By Robin Emmott
BRUSSELS (Reuters) - NATO is scaling down military exercises in Europe to curb the spread of the coronavirus, but alliance missions are continuing, including the drawdown of the U.S.-led force in Afghanistan following a peace agreement last month.
"Some of our exercises have been modified or cancelled ... but our forces remain ready," NATO Secretary-General Jens Stoltenberg told a video news conference.
The U.S. Army has already announced a halt to movement of military personnel from the United States to Europe and said it plans to scale down its Defender Europe 20 exercises, billed as NATO's biggest war games in Europe since the Cold War.
Stoltenberg encouraged NATO countries to maintain their military spending despite the economic shock of the virus outbreak, because of the role the military can play in helping to fight it.
"We see that in many allied countries, the armed forces are providing support," Stoltenberg said, citing logistics, border security, military hospitals and other medical support.
Stoltenberg said there had been no reports of infections of the disease among members of NATO's military mission in Afghanistan and that troops would continue to come home as agreed under a U.S. peace deal with the Taliban last month.

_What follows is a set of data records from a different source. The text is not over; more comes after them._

### src/rtl/uart_byte_rx_if.sv
// Serial line plus received-byte outputs of uart_byte_rx.
// The master side is the receiver; the slave side drives rx and consumes the pulses.
interface uart_byte_rx_if;
    logic       rx;
    logic       valid;
    logic [7:0] data;
    logic       frame_err;
    logic       busy;

    modport master (
        input  rx,
        output valid,
        output data,
        output frame_err,
        output busy
    );

    modport slave (
        output rx,
        input  valid,
        input  data,
        input  frame_err,
        input  busy
    );
endinterface

### src/rtl/uart_byte_rx.sv
// uart_byte_rx: 8N1 serial byte receiver (8E1 when UART_BYTE_RX_PARITY_EN is defined) with mid-bit sampling.
// Latency: rx fall to valid = 2 + CLKS_PER_BIT/2 + 9*CLKS_PER_BIT + 1 clocks (+CLKS_PER_BIT with parity).
// Backpressure: none; valid and frame_err are one-cycle pulses the consumer always takes.
module uart_byte_rx #(
    parameter int CLK_HZ       = 100_000_000,
    parameter int BAUD         = 115_200,
    parameter int CLKS_PER_BIT = CLK_HZ / BAUD,
    parameter int CNT_W        = $clog2(CLKS_PER_BIT)
) (
    input  logic           clk,
    input  logic           rst_n,
    uart_byte_rx_if.master bus
);

    typedef enum logic [2:0] {
        IDLE,
        START,
        DATA,
`ifdef UART_BYTE_RX_PARITY_EN
        PARITY,
`endif
        STOP,
        BRK
    } state_t;

    localparam logic [CNT_W-1:0] HALF_M1 = CNT_W'(CLKS_PER_BIT / 2 - 1);
    localparam logic [CNT_W-1:0] FULL_M1 = CNT_W'(CLKS_PER_BIT - 1);

    logic             sync1_q, sync1_d;
    logic             rx_s_q, rx_s_d;
    state_t           state_q, state_d;
    logic [CNT_W-1:0] cnt_q, cnt_d;
    logic [2:0]       bit_idx_q, bit_idx_d;
    logic [7:0]       shift_q, shift_d;
    logic             valid_q, valid_d;
    logic [7:0]       data_q, data_d;
    logic             frame_err_q, frame_err_d;
    logic             busy_q, busy_d;
`ifdef UART_BYTE_RX_PARITY_EN
    logic             par_err_q, par_err_d;
`endif

    always_comb begin
        sync1_d     = bus.rx;
        rx_s_d      = sync1_q;
        state_d     = state_q;
        cnt_d       = cnt_q;
        bit_idx_d   = bit_idx_q;
        shift_d     = shift_q;
        valid_d     = 1'b0;
        data_d      = data_q;
        frame_err_d = 1'b0;
`ifdef UART_BYTE_RX_PARITY_EN
        par_err_d   = par_err_q;
`endif
        case (state_q)
            IDLE: begin
                if (!rx_s_q) begin
                    state_d   = START;
                    cnt_d     = '0;
                    bit_idx_d = '0;
                end
            end
            START: begin
                // Start bit must still be low at its midpoint, otherwise it was a glitch.
                if (cnt_q == HALF_M1) begin
                    cnt_d     = '0;
                    bit_idx_d = '0;
                    state_d   = rx_s_q ? IDLE : DATA;
                end else begin
                    cnt_d = cnt_q + CNT_W'(1);
                end
            end
            DATA: begin
                if (cnt_q == FULL_M1) begin
                    shift_d   = {rx_s_q, shift_q[7:1]};
                    cnt_d     = '0;
                    bit_idx_d = bit_idx_q + 3'd1;
                    if (bit_idx_q == 3'd7) begin
`ifdef UART_BYTE_RX_PARITY_EN
                        state_d = PARITY;
`else
                        state_d = STOP;
`endif
                    end
                end else begin
                    cnt_d = cnt_q + CNT_W'(1);
                end
            end
`ifdef UART_BYTE_RX_PARITY_EN
            PARITY: begin
                if (cnt_q == FULL_M1) begin
                    par_err_d = (^shift_q) ^ rx_s_q;
                    cnt_d     = '0;
                    state_d   = STOP;
                end else begin
                    cnt_d = cnt_q + CNT_W'(1);
                end
            end
`endif
            STOP: begin
                // Leaving at mid-stop-bit lets a back-to-back start edge be caught.
                if (cnt_q == FULL_M1) begin
                    cnt_d = '0;
                    if (rx_s_q) begin
                        state_d = IDLE;
`ifdef UART_BYTE_RX_PARITY_EN
                        if (par_err_q) begin
                            frame_err_d = 1'b1;
                        end else begin
                            valid_d = 1'b1;
                            data_d  = shift_q;
                        end
`else
                        valid_d = 1'b1;
                        data_d  = shift_q;
`endif
                    end else begin
                        frame_err_d = 1'b1;
                        state_d     = BRK;
                    end
                end else begin
                    cnt_d = cnt_q + CNT_W'(1);
                end
            end
            BRK: begin
                if (rx_s_q) begin
                    state_d = IDLE;
                end
            end
            default: state_d = IDLE;
        endcase
        busy_d = (state_d != IDLE);
    end

    always_ff @(posedge clk or negedge rst_n) begin
        if (!rst_n) begin
            sync1_q     <= 1'b1;
            rx_s_q      <= 1'b1;
            state_q     <= IDLE;
            cnt_q       <= '0;
            bit_idx_q   <= '0;
            shift_q     <= '0;
            valid_q     <= 1'b0;
            data_q      <= 8'h00;
            frame_err_q <= 1'b0;
            busy_q      <= 1'b0;
`ifdef UART_BYTE_RX_PARITY_EN
            par_err_q   <= 1'b0;
`endif
        end else begin
            sync1_q     <= sync1_d;
            rx_s_q      <= rx_s_d;
            state_q     <= state_d;
            cnt_q       <= cnt_d;
            bit_idx_q   <= bit_idx_d;
            shift_q     <= shift_d;
            valid_q     <= valid_d;
            data_q      <= data_d;
            frame_err_q <= frame_err_d;
            busy_q      <= busy_d;
`ifdef UART_BYTE_RX_PARITY_EN
            par_err_q   <= par_err_d;
`endif
        end
    end

    assign bus.valid     = valid_q;
    assign bus.data      = data_q;
    assign bus.frame_err = frame_err_q;
    assign bus.busy      = busy_q;

endmodule

### src/flat_wrapper.sv
// flat-port wrapper written by rule: the top's interface ports become plain ports
module uart_byte_rx_flat 
#(
    parameter int CLK_HZ       = 100_000_000,
    parameter int BAUD         = 115_200,
    parameter int CLKS_PER_BIT = CLK_HZ / BAUD,
    parameter int CNT_W        = $clog2(CLKS_PER_BIT)
)
  (clk, rst_n, bus_rx, bus_valid, bus_data, bus_frame_err, bus_busy);
  uart_byte_rx_if bus_i ();
  input  logic clk;
  input  logic rst_n;
  input wire logic [$bits(bus_i.rx)-1:0] bus_rx;
  output wire logic [$bits(bus_i.valid)-1:0] bus_valid;
  output wire logic [$bits(bus_i.data)-1:0] bus_data;
  output wire logic [$bits(bus_i.frame_err)-1:0] bus_frame_err;
  output wire logic [$bits(bus_i.busy)-1:0] bus_busy;
  assign bus_i.rx = bus_rx;
  assign bus_valid = bus_i.valid;
  assign bus_data = bus_i.data;
  assign bus_frame_err = bus_i.frame_err;
  assign bus_busy = bus_i.busy;
  uart_byte_rx #(.CLK_HZ(CLK_HZ), .BAUD(BAUD), .CLKS_PER_BIT(CLKS_PER_BIT), .CNT_W(CNT_W)) u_core (.clk(clk), .rst_n(rst_n), .bus(bus_i));
endmodule
### config.mk
export PLATFORM = sky130hd
export DESIGN_NAME = uart_byte_rx_flat
export DESIGN_NICKNAME = d
export VERILOG_FILES = /design/src/rtl/uart_byte_rx_if.sv /design/src/rtl/uart_byte_rx.sv /design/src/flat_wrapper.sv
export SDC_FILE = /design/constraint.sdc
export NUM_CORES = 1
export LEC_CHECK = 0
export ABC_AREA = 0
export ABC_CLOCK_PERIOD_IN_PS = 2300
export BUFFER_PORTS_ARGS = -buffer_cell sky130_fd_sc_hd__buf_2
export CAP_MARGIN = 40
export CORE_UTILIZATION = 40
export CTS_CLUSTER_SIZE = 24
export DETAILED_ROUTE_END_ITERATION = 16
export PLACE_DENSITY = 0.59
export SYNTH_ARGS = -nofsm -noshare
export SYNTH_HDL_FRONTEND = slang
export SYNTH_SLANG_ARGS = --single-unit
### constraint.sdc
create_clock -name clk -period 2.3 [get_ports clk]
set_clock_uncertainty 0.05 [all_clocks]
set_input_delay 0.23 -clock clk [delete_from_list [all_inputs] [get_ports clk]]
set_output_delay 0.23 -clock clk [all_outputs]
set_load 0.01 [all_outputs]
After elaboration in Yosys (flattened, before gate mapping)
Cells that the tools add are included.
W data, S select, Z words.
Word-level totals
  bits of input ports: 3
  word-level logic and storage cells: 54
  output and inout bits: 11
  register bits: 37
Cells by class
  reduce and logical (&&, ||, !) cells: 9
  equal/unequal tests: 10
  multiplexer cells: 23
  $add $sub $neg: 2
Operators by type and width (number)
  $mux W10: 3
  $mux W3: 10
  $pmux W10 S3: 1
  $pmux W3 S5: 1
  $add A10 B1 Y10 const B: 1
  $eq A10 B10 Y1 const B: 1
  $eq A10 B9 Y1 const B: 1
  $pmux W3 S3: 1
  $reduce_bool A3 Y1: 3
  $eq A3 B2 Y1 const B: 2
  $eq A3 B3 Y1 const B: 2
  $mux W1: 6
  $ne A2 B1 Y1 const B: 2
  $reduce_and A2 Y1: 2
  $reduce_and A4 Y1: 1
  $add A3 B1 Y3 const B: 1
  $eq A3 B1 Y1 const B: 1
  $logic_not A3 Y1: 1
  $reduce_and A3 Y1: 1
  $mux W2: 1
  $ne A2 B2 Y1 const B: 1
  $reduce_or A2 Y1: 1

Longest topological paths before layout
  depth in word-level cells: 5
  depth in mapped cells: 7
  mapped depth without buffers: 7

Worst setup path before layout
OpenSTA, ideal clock, no wires.
  kind: register to register
  start point: register u_core.cnt_q[0]
  end point: register u_core.data_q[0] (netlist: u_core.bus.data[0])
  data arrival time: 1735 ps
  clock period less this slack: 1910 ps
  path slack: 390 ps
  path buffers: 0
  cell stages (with the launch flop): 7
  setup time: 125 ps
  required time: 2125 ps
  path through: dfrtp_1 ha_1 nand4bb_1 or4_4 nor2_4 nand2_4 mux2_4
On the way
  cells in the longest elaborated chain, start to end: 2
RTL lines
  start, declared: line uart_byte_rx.sv:32  | logic [CNT_W-1:0] cnt_q, cnt_d;
  start signal, assigned: line uart_byte_rx.sv:155  | cnt_q <= cnt_d;
  $eq A10 B10 Y1: line uart_byte_rx.sv:103  | if (cnt_q == FULL_M1) begin
  $reduce_and A3 Y1 (no line)
  end signal, assigned: line uart_byte_rx.sv:159  | data_q <= data_d;
  end, declared: line uart_byte_rx.sv:36  | logic [7:0] data_q, data_d;
Every way passes these cells.
A chain may end at the register's enable or synchronous reset.

Final worst setup path
  start point: register u_core.cnt_q[0]
  end point: register u_core.data_q[6] (netlist: u_core.bus.data[6])
Same word-level chain as after synthesis.

==> results_dict.tcl <==
set metrics [dict create \
    status "finished with violations" \
    violations "hold timing" \
    rrSetupSlack_ns 0.25 \
    p_int_uw 865.2 \
    p_sw_frac 0.2193 \
    min_period_over_period 0.8901 \
    cts.clk_slew.worst_paths_ns 0.08 \
    synth_warnings 0 \
    grt_remaining_overflow 0 \
    finalSetupViolations 0 \
    netlist_instances 155 \
    place_congestion 0.8399 \
    die_h_um 67.58 \
    synth-seq-cells 37 \
    cts_resized 0 \
    row_count 23 \
    required_ns 2.42 \
    cts_tree "done" \
    worst_slew_pin_slew_ns 0.8089 \
    p_leak_uw 0.001022 \
    cap_violations 0 \
    finalHoldViolCount 35 \
    finalSetupTns_ns 0 \
    layout_min_cycle_time_ns 2.047 \
    yosysSeqAreaShare 0.5396 \
    rsz0062_at_grt "no" \
    pwr-share-clk 0.394 \
    firstDrtPassIters 4 \
    cp-end-kind "flip-flop" \
    pin_count 14 \
    hpwl_mm 2.212 \
    grt_pass1_wl_mm 5.444 \
    vias 1183 \
    async_flop_share 1.000 \
    pwr-share-seq 0.592 \
    vias_per_cell 5.211 \
    slowest_stage "or4_4" \
    regToRegEndpoint "u_core.bus.data[6]" \
    antenna_found_initial 0 \
    insertedDiodeCount 0 \
    start_kind "flip-flop" \
    nets 183 \
    antenna_left 0 \
    coreArea_mm2 0.004058 \
    power_density_mw_per_mm2 568.1 \
    whs_ns -0.02726 \
    timing.critical_path.arrival_ns 2.17 \
    cts_max_level 2 \
    crit_fanout 9 \
    syn_nets 162 \
    r2r_cells 6 \
    initial_core_util 0.4240 \
    clock.fmax_mhz 488.5 \
    cp_cell_sequence "ha_1, nand4bb_1, or4_4, nor2_4, nand2_4, mux2_4" \
    power_uw 1108 \
    ir_drop_uv 273.1 \
    p_comb_frac 0.014 \
    syn_area_mm2 0.001720 \
    drive_gt1_frac 0.2373 \
    grt_max_degree 38 \
    fin_cells 227 \
    die-area_mm2 0.004567 \
    syn_area_per_cell_um2 11.10 \
    crit_type "reg2reg" \
    slew_violations 0 \
    grt_usage 0.1675 \
    crit_path_max_incr_delay_ns 0.48 \
    wl_per_cell_um 13.85 \
    placed_cells 218 \
    numCtsBuffers 5 \
    drt-initial-drc-count 64 \
    insertion_delay_ns 0.29 \
    synth_cell_type_count 40 \
    wl_mm 3.144 \
    grt_pass1_vias 1173 \
    clock-sinks 37 \
    reg2reg_from "u_core.cnt_q[0]" \
    die_w_um 67.58 \
    io_buffers 13 \
    clockRootBuffer "clkbuf_8" \
    hp-class "in2async" \
    max_slew_margin 0.4608 \
    synth-edff-count 0 \
    synthToLayoutAreaGrowth_pct 13.38 \
    ys.flop_type "dfrtp_1" \
    p_switching_uw 243.0 \
    post-route-drc-count 0 \
    clk_path_buf_depth 2 \
]
## power by group through the flow
| stage | registers, uW | logic [uW] | clock network [uW] |
|---|---|---|---|
| after global routing | 657 | 18.5 | 496 |
| after floorplan | 666 | 3.38 | 0 |
| after detailed placement | 669 | 15.3 | 0 |
| final | 656 | 15.4 | 436 |
| after global placement | 669 | 14.5 | 0 |
| after CTS | 656 | 16.7 | 459 |
## what timing repair did
item,in CTS,in global routing
endpoints found under the hold margin,1,0
setup buffers,0,0
hold buffers,1,0
## metal layers
layer | GRT usage | vias up | part of all wire | routed length (um)
met5 | 0 | - | 0 | 0
met4 | 0.08777 | 0 | 0.021 | 66
met3 | 0.05574 | 7 | 0.038 | 119
met2 | 0.2661 | 27 | 0.48 | 1509
met1 | 0.1992 | 573 | 0.46 | 1449
li1 | - | 576 | - | -
## critical path: cells and delay by family (launching register included)
family	cells	cell delay, ns
fa+ha+maj	1	0.23
simple gates	4	0.91
flops	1	0.41
mux	1	0.32
## worst max-delay path by stage
stage	end	from	cells after the start	slack, ns
after floorplan	u_core.bus.data[0]	u_core.cnt_q[0]	6	0.39
after global placement	u_core.bus.data[5]	u_core.cnt_q[0]	6	0.30
after detailed placement	u_core.cnt_q[2]	u_core.cnt_q[0]	6	0.25
after CTS	u_core.cnt_q[2]	u_core.cnt_q[0]	6	0.24
after global routing	u_core.bus.busy	u_core.cnt_q[3]	5	0.13
final	u_core.bus.data[6]	u_core.cnt_q[0]	6	0.25
## per-stage QoR
step / utilization / instance area (um2) / worst slack (ns)
5_1_grt: 0.4807 / 1951 / 0.1319
3_5_place_dp: 0.4570 / 1854 / 0.2504
3_3_place_gp: 0.4570 / 1854 / 0.2988
6_report: 0.4807 / 1951 / 0.2527
2_1_floorplan: - / 1720 / 0.3901
4_1_cts: 0.4807 / 1951 / 0.2404
## Yosys cell counts (2+ instances only)
| library cell | number | area, um2 |
|---|---|---|
| xor2_1 | 5 | 43.79 |
| o22ai_1 | 2 | 12.51 |
| inv_1 | 5 | 18.77 |
| o21ai_1 | 2 | 10.01 |
| dfstp_2 | 2 | 52.55 |
| nor3b_1 | 2 | 15.01 |
| nand3_1 | 3 | 15.01 |
| nand2_1 | 29 | 108.9 |
| mux2_4 | 8 | 120.1 |
| mux2i_1 | 4 | 40.04 |
| ha_1 | 4 | 50.05 |
| dfrtp_1 | 35 | 875.8 |
| nand4_1 | 3 | 18.77 |
| nor3_1 | 4 | 20.02 |
| a21oi_1 | 4 | 20.02 |
| nor2_1 | 12 | 45.04 |
| nand2b_1 | 3 | 18.77 |
| a21o_1 | 2 | 15.01 |
| and3_1 | 4 | 25.02 |
| and2_1 | 2 | 12.51 |
## cells in the final DEF, fill, tap and decap left out, types with 2 or more instances in the layout
cell      netlist  routed
a21o_1          2       2
a21oi_1         4       4
and2_1          2       2
and3_1          4       4
buf_2           1      13
buf_4           1       3
clkbuf_8        0       5
clkinv_2        0       2
dfrtp_1        35      35
dfstp_2         2       2
ha_1            4       4
inv_1           5       5
mux2_4          8       8
mux2i_1         4       4
nand2_1        29      29
nand2b_1        3       3
nand3_1         3       3
nand4_1         3       3
nor2_1         12      12
nor3_1          4       4
nor3b_1         2       2
o21ai_1         2       2
o22ai_1         2       2
xor2_1          5       5
## logic make-up after synthesis
logic type      share of synthesized area
buf+inv                           0.02036
simple gates                       0.2014
fa+ha+maj                         0.02909
flops                              0.5396
mux                                0.1062
compound gates                    0.07272
xor+xnor                          0.03055
## sequential cells by signal (all words and copies together) (netlist names)
name,cells
u_core.rx_s_q,1
u_core.bus.valid,1
u_core.bus.busy,1
u_core.state_q,3
u_core.rx_s_d,1
u_core.shift_q,8
u_core.bit_idx_q,3
u_core.bus.data,8
u_core.cnt_q,10
u_core.bus.frame_err,1
## final cells by class
cell class,count,area (um2)
Fill cell,369,2107
Sequential cell,37,928.4
Multi-Input combinational cell,110,757.0
Timing Repair Buffer,17,97.59
Clock buffer,5,68.82
Tap cell,50,62.56
Inverter,5,18.77
Clock inverter,3,17.52
No activity file was read; power rests on OpenSTA's default activity.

The head of U.S. and NATO forces in Afghanistan said on Thursday that there was a temporary pause in new troops moving into the country, however.
U.S. General Scott Miller said that additionally, 1,500 service members, civilians and contractors who arrived within the past week would be staying in screening facilities as a precaution.
Germany said on Tuesday its troops going in and out of Afghanistan from Germany would be quarantined for 14 days to avoid the virus spreading into military operations.
NATO's train-and-advise mission in Afghanistan will draw down to around 12,000 personnel from 16,000 over the next 135 days, Stoltenberg said, although he said this would depend on the Taliban continuing to reduce violence.
NATO is taking preventative measures across all its operations, including regularly taking the temperatures of its personnel, officials have said.